**Activity:**
Each line that has the string "length" must be copied from the records below.

· · · · ·

**src/rtl/mcap_pkg.sv**
```systemverilog
// Purpose: shared constants for the multichannel converter parallel host port
// Assumes: 100 MHz sys_clk, synchronous active-low reset
// Notes: the host bus pins are asynchronous and are synchronised inside the top module
// Summary of operation
// - The configuration register is loaded at the rising edge of the write strobe while chip select is low.
// - Each low read-strobe period shows one channel result, and its rising edge steps to the next channel.
// - All channels convert in parallel and their results become readable once the conversion time has elapsed after the sample ends.
// - The data bus is two-way: results are driven out during reads and configuration bits are taken in during writes.
// - The channel count is four, six or eight per variant, and the read sequence steps through exactly that many results.
// - The active-low conversion-done output goes low when a conversion completes and high when a new one starts.
// - The rising edge of the sample-convert start input ends sampling and starts converting the captured samples.
// - While power-down is high no new conversion starts, writes and bus drive are refused, and the configuration register contents are kept.
// - Configuration bits 3 and 2 come from data bus bits 1 and 0, and bits 1 and 0 from their own inputs.

package mcap_pkg;

  localparam int DATA_W = 14;
  localparam int CH_MAX = 8;
  localparam int PTR_W = 3;
  localparam int CFG_W = 4;
  localparam logic [CFG_W-1:0] CFG_RST = 4'h0;

  // conversion time, a least time, so the cycle count rounds up
  localparam int CONV_TIME_NS = 3000;
  localparam int CLK_PERIOD_NS = 10;
  localparam int CONV_CYCLES = (CONV_TIME_NS + CLK_PERIOD_NS - 1) / CLK_PERIOD_NS;
  localparam int CNT_W = 9;
  localparam logic [CNT_W-1:0] CONV_LOAD = CNT_W'(CONV_CYCLES);
  localparam logic [CNT_W-1:0] CNT_LAST = 9'h001;

  // synchroniser vector layout
  localparam int SYNC_W = 9;
  localparam int S_CS = 8;
  localparam int S_RD = 7;
  localparam int S_WR = 6;
  localparam int S_CV = 5;
  localparam int S_PD = 4;
  localparam int S_C1 = 3;
  localparam int S_C0 = 2;
  localparam int S_D1 = 1;
  localparam int S_D0 = 0;
  // strobes and start idle high, so no false edge follows reset
  localparam logic [SYNC_W-1:0] SYNC_RST = 9'h1e0;

endpackage : mcap_pkg

```
**src/rtl/mcap_if.sv**
```systemverilog
// Purpose: link between the host port logic and the conversion engine
// Assumes: both ends clocked by sys_clk
// Notes: rdData is combinational from the result store
`timescale 1ns/100ps
`default_nettype none

interface mcap_if;
  logic startStrobe;
  logic busy;
  logic done;
  logic [mcap_pkg::PTR_W-1:0] rdIdx;
  logic [mcap_pkg::DATA_W-1:0] rdData;

  modport port (output startStrobe, output rdIdx, input busy, input done, input rdData);
  modport conv (input startStrobe, input rdIdx, output busy, output done, output rdData);
endinterface : mcap_if

`default_nettype wire

```
**src/rtl/mcap_port.sv**
```systemverilog
// Purpose: parallel host port of a simultaneous-sampling multichannel converter
// Assumes: host pins are asynchronous to sys_clk; strobes low for several cycles
// Notes: NUM_CH is the variant channel count, 4, 6 or 8
`timescale 1ns/100ps
`default_nettype none

module mcap_port #(
  parameter int NUM_CH = 8
) (
  input wire logic sys_clk,
  input wire logic resetn,
  input wire logic chipSelN,
  input wire logic readN,
  input wire logic writeN,
  input wire logic sample_convert_start,
  input wire logic power_down_in,
  input wire logic cfg_bit_1,
  input wire logic cfg_bit_0,
  input wire logic [mcap_pkg::DATA_W-1:0] dataIn,
  output logic [mcap_pkg::DATA_W-1:0] dataOut,
  output logic dataOe,
  output logic eocN,
  output logic [mcap_pkg::CFG_W-1:0] cfgOut,
  output logic lowPower,
  input wire logic [NUM_CH*mcap_pkg::DATA_W-1:0] chanSampleIn
);

  localparam logic [mcap_pkg::PTR_W-1:0] PTR_LAST = mcap_pkg::PTR_W'(NUM_CH - 1);
  localparam logic [mcap_pkg::PTR_W-1:0] PTR_ONE = 3'h1;

  typedef struct packed {
    logic [mcap_pkg::SYNC_W-1:0] s1;
    logic [mcap_pkg::SYNC_W-1:0] s2;
    logic [mcap_pkg::SYNC_W-1:0] prev;
    logic [mcap_pkg::CFG_W-1:0] cfg;
    logic [mcap_pkg::PTR_W-1:0] ptr;
    logic [mcap_pkg::DATA_W-1:0] dataOut;
    logic dataOe;
  } mcap_port_st_t;

  localparam mcap_port_st_t ST_RST = '{
    s1: mcap_pkg::SYNC_RST,
    s2: mcap_pkg::SYNC_RST,
    prev: mcap_pkg::SYNC_RST,
    cfg: mcap_pkg::CFG_RST,
    ptr: '0,
    dataOut: '0,
    dataOe: 1'b0
  };

  mcap_port_st_t q;
  mcap_port_st_t d;

  mcap_if cv ();

  logic [mcap_pkg::SYNC_W-1:0] pinVec;
  logic csLow;
  logic rdLow;
  logic rdRise;
  logic wrRise;
  logic cvRise;
  logic pdOn;
  logic startAcc;
  logic cfgWrite;
  logic rdStep;

  assign pinVec = {chipSelN, readN, writeN, sample_convert_start, power_down_in,
                   cfg_bit_1, cfg_bit_0, dataIn[1], dataIn[0]};

  // edges are taken from the second stage against the third, never from the first
  assign csLow = !q.s2[mcap_pkg::S_CS];
  assign rdLow = !q.s2[mcap_pkg::S_RD];
  assign rdRise = q.s2[mcap_pkg::S_RD] && !q.prev[mcap_pkg::S_RD];
  assign wrRise = q.s2[mcap_pkg::S_WR] && !q.prev[mcap_pkg::S_WR];
  assign cvRise = q.s2[mcap_pkg::S_CV] && !q.prev[mcap_pkg::S_CV];
  assign pdOn = q.s2[mcap_pkg::S_PD];

  // a start during a running conversion or in power-down is dropped
  assign startAcc = cvRise && !pdOn && !cv.busy;
  // the host holds chip select across the strobe edge
  assign cfgWrite = wrRise && csLow && !pdOn;
  assign rdStep = rdRise && csLow && !startAcc;

  always_comb begin
    d = q;
    d.s1 = pinVec;
    d.s2 = q.s1;
    d.prev = q.s2;

    if (cfgWrite) begin
      d.cfg = {q.s2[mcap_pkg::S_D1], q.s2[mcap_pkg::S_D0],
               q.s2[mcap_pkg::S_C1], q.s2[mcap_pkg::S_C0]};
    end

    if (startAcc) begin
      d.ptr = '0;
    end else if (rdStep) begin
      if (q.ptr == PTR_LAST) begin
        d.ptr = '0;
      end else begin
        d.ptr = q.ptr + PTR_ONE;
      end
    end

    // bus driven only while the host reads; otherwise it is left to the host
    d.dataOe = csLow && rdLow && !pdOn;
    d.dataOut = cv.rdData;
  end

  always_ff @(posedge sys_clk) begin
    if (!resetn) begin
      q <= ST_RST;
    end else begin
      q <= d;
    end
  end

  assign cv.startStrobe = startAcc;
  assign cv.rdIdx = q.ptr;

  mcap_conv #(
    .NUM_CH(NUM_CH)
  ) u_conv (
    .sys_clk(sys_clk),
    .resetn(resetn),
    .chanSampleIn(chanSampleIn),
    .cv(cv.conv)
  );

  assign dataOut = q.dataOut;
  assign dataOe = q.dataOe;
  assign eocN = !cv.done;
  assign cfgOut = q.cfg;
  assign lowPower = pdOn;

  a_cfg_capture: assert property (@(posedge sys_clk) disable iff (!resetn)
    cfgWrite |=> cfgOut == {$past(q.s2[mcap_pkg::S_D1]), $past(q.s2[mcap_pkg::S_D0]),
                            $past(q.s2[mcap_pkg::S_C1]), $past(q.s2[mcap_pkg::S_C0])})
    else $error("configuration not loaded from the bus");

  a_cfg_steady: assert property (@(posedge sys_clk) disable iff (!resetn)
    !cfgWrite |=> $stable(cfgOut))
    else $error("configuration changed without a write");

  a_ptr_step: assert property (@(posedge sys_clk) disable iff (!resetn)
    (rdStep && (q.ptr != PTR_LAST)) |=> q.ptr == $past(q.ptr) + PTR_ONE)
    else $error("read strobe did not step to the next channel");

  a_ptr_wrap: assert property (@(posedge sys_clk) disable iff (!resetn)
    (rdStep && (q.ptr == PTR_LAST)) |=> q.ptr == '0)
    else $error("read sequence did not wrap after the last channel");

  a_ptr_range: assert property (@(posedge sys_clk) disable iff (!resetn)
    q.ptr <= PTR_LAST)
    else $error("channel pointer beyond channel count");

  a_bus_drive: assert property (@(posedge sys_clk) disable iff (!resetn)
    dataOe |-> $past(csLow) && $past(rdLow) && !$past(pdOn))
    else $error("bus driven outside a read");

  a_ptr_restart: assert property (@(posedge sys_clk) disable iff (!resetn)
    startAcc |=> (q.ptr == '0) ##1 (q.ptr == '0) || $past(rdStep))
    else $error("pointer not at channel zero after start");

  a_pd_hold: assert property (@(posedge sys_clk) disable iff (!resetn)
    pdOn |=> $stable(cfgOut) && (!cv.busy || $past(cv.busy)))
    else $error("configuration lost or conversion begun in power-down");

  a_start_conv: assert property (@(posedge sys_clk) disable iff (!resetn)
    startAcc |=> cv.busy && eocN ##1 cv.busy [*3])
    else $error("start edge did not begin a conversion");

  a_eoc_rise: assert property (@(posedge sys_clk) disable iff (!resetn)
    $rose(eocN) |-> $past(startAcc))
    else $error("done output rose without a new start");

  // a running conversion is never restarted, so its results cannot be cut short
  a_start_idle: assert property (@(posedge sys_clk) disable iff (!resetn)
    cv.startStrobe |-> !cv.busy)
    else $error("start passed to a busy engine");

  a_start_pd: assert property (@(posedge sys_clk) disable iff (!resetn)
    (cvRise && pdOn && !cv.busy) |=> !cv.busy)
    else $error("conversion begun in power-down");

  a_wr_refused: assert property (@(posedge sys_clk) disable iff (!resetn)
    (wrRise && pdOn) |=> $stable(cfgOut))
    else $error("configuration written in power-down");

  a_oe_pd: assert property (@(posedge sys_clk) disable iff (!resetn)
    pdOn |=> !dataOe)
    else $error("bus driven in power-down");

  a_bus_release: assert property (@(posedge sys_clk) disable iff (!resetn)
    (!csLow || !rdLow) |=> !dataOe)
    else $error("bus not released after the read");

  a_bus_read: assert property (@(posedge sys_clk) disable iff (!resetn)
    (csLow && rdLow && !pdOn) |=> dataOe)
    else $error("bus not driven during a read");

  a_ptr_hold: assert property (@(posedge sys_clk) disable iff (!resetn)
    (!rdStep && !startAcc) |=> $stable(q.ptr))
    else $error("channel pointer moved without a read edge");

  a_busy_eoc: assert property (@(posedge sys_clk) disable iff (!resetn)
    cv.busy |-> eocN)
    else $error("done output low during a conversion");

  a_eoc_fall: assert property (@(posedge sys_clk) disable iff (!resetn)
    $fell(eocN) |-> $past(cv.busy) && !cv.busy)
    else $error("done output fell without a finished conversion");

  a_eoc_hold: assert property (@(posedge sys_clk) disable iff (!resetn)
    (!eocN && !startAcc) |=> !eocN)
    else $error("done output rose without a start");

endmodule // mcap_port

`default_nettype wire

```
**src/rtl/mcap_conv.sv**
```systemverilog
// Purpose: parallel conversion engine with per-channel hold and result store
// Assumes: samples arrive in the sys_clk domain and are steady around the start strobe
// Notes: a start while busy is not accepted by the port logic
`timescale 1ns/100ps
`default_nettype none

module mcap_conv #(
  parameter int NUM_CH = 8
) (
  input wire logic sys_clk,
  input wire logic resetn,
  input wire logic [NUM_CH*mcap_pkg::DATA_W-1:0] chanSampleIn,
  mcap_if.conv cv
);

  typedef struct packed {
    logic busy;
    logic done;
    logic [mcap_pkg::CNT_W-1:0] cnt;
    logic [NUM_CH-1:0][mcap_pkg::DATA_W-1:0] held;
    logic [NUM_CH-1:0][mcap_pkg::DATA_W-1:0] result;
  } mcap_conv_st_t;

  mcap_conv_st_t q;
  mcap_conv_st_t d;
  logic [mcap_pkg::CNT_W:0] busyLen;

  always_comb begin
    d = q;
    if (cv.startStrobe) begin
      // every channel is captured in the same cycle, then converted together
      d.busy = 1'b1;
      d.done = 1'b0;
      d.cnt = mcap_pkg::CONV_LOAD;
      d.held = chanSampleIn;
    end else if (q.busy) begin
      if (q.cnt == mcap_pkg::CNT_LAST) begin
        d.busy = 1'b0;
        d.done = 1'b1;
        d.result = q.held;
      end else begin
        d.cnt = q.cnt - mcap_pkg::CNT_LAST;
      end
    end
  end

  always_ff @(posedge sys_clk) begin
    if (!resetn) begin
      q <= '0;
    end else begin
      q <= d;
    end
  end

  assign cv.busy = q.busy;
  assign cv.done = q.done;
  assign cv.rdData = q.result[cv.rdIdx];

  // helper: length of the current busy stretch
  always_ff @(posedge sys_clk) begin
    if (!resetn) begin
      busyLen <= '0;
    end else if (cv.startStrobe) begin
      busyLen <= '0;
    end else if (q.busy) begin
      busyLen <= busyLen + 10'h001;
    end
  end

  a_conv_time: assert property (@(posedge sys_clk) disable iff (!resetn)
    $fell(q.busy) |-> (busyLen == 10'(mcap_pkg::CONV_CYCLES)) && q.done)
    else $error("conversion length differs from the conversion time");

  a_done_result: assert property (@(posedge sys_clk) disable iff (!resetn)
    $rose(q.done) |-> $past(q.busy) && !q.busy && (q.result == $past(q.held)))
    else $error("done raised without a finished conversion");

endmodule // mcap_conv

`default_nettype wire

```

· · · · ·

**Solved problem:**
  // helper: length of the current busy stretch
    else $error("conversion length differs from the conversion time");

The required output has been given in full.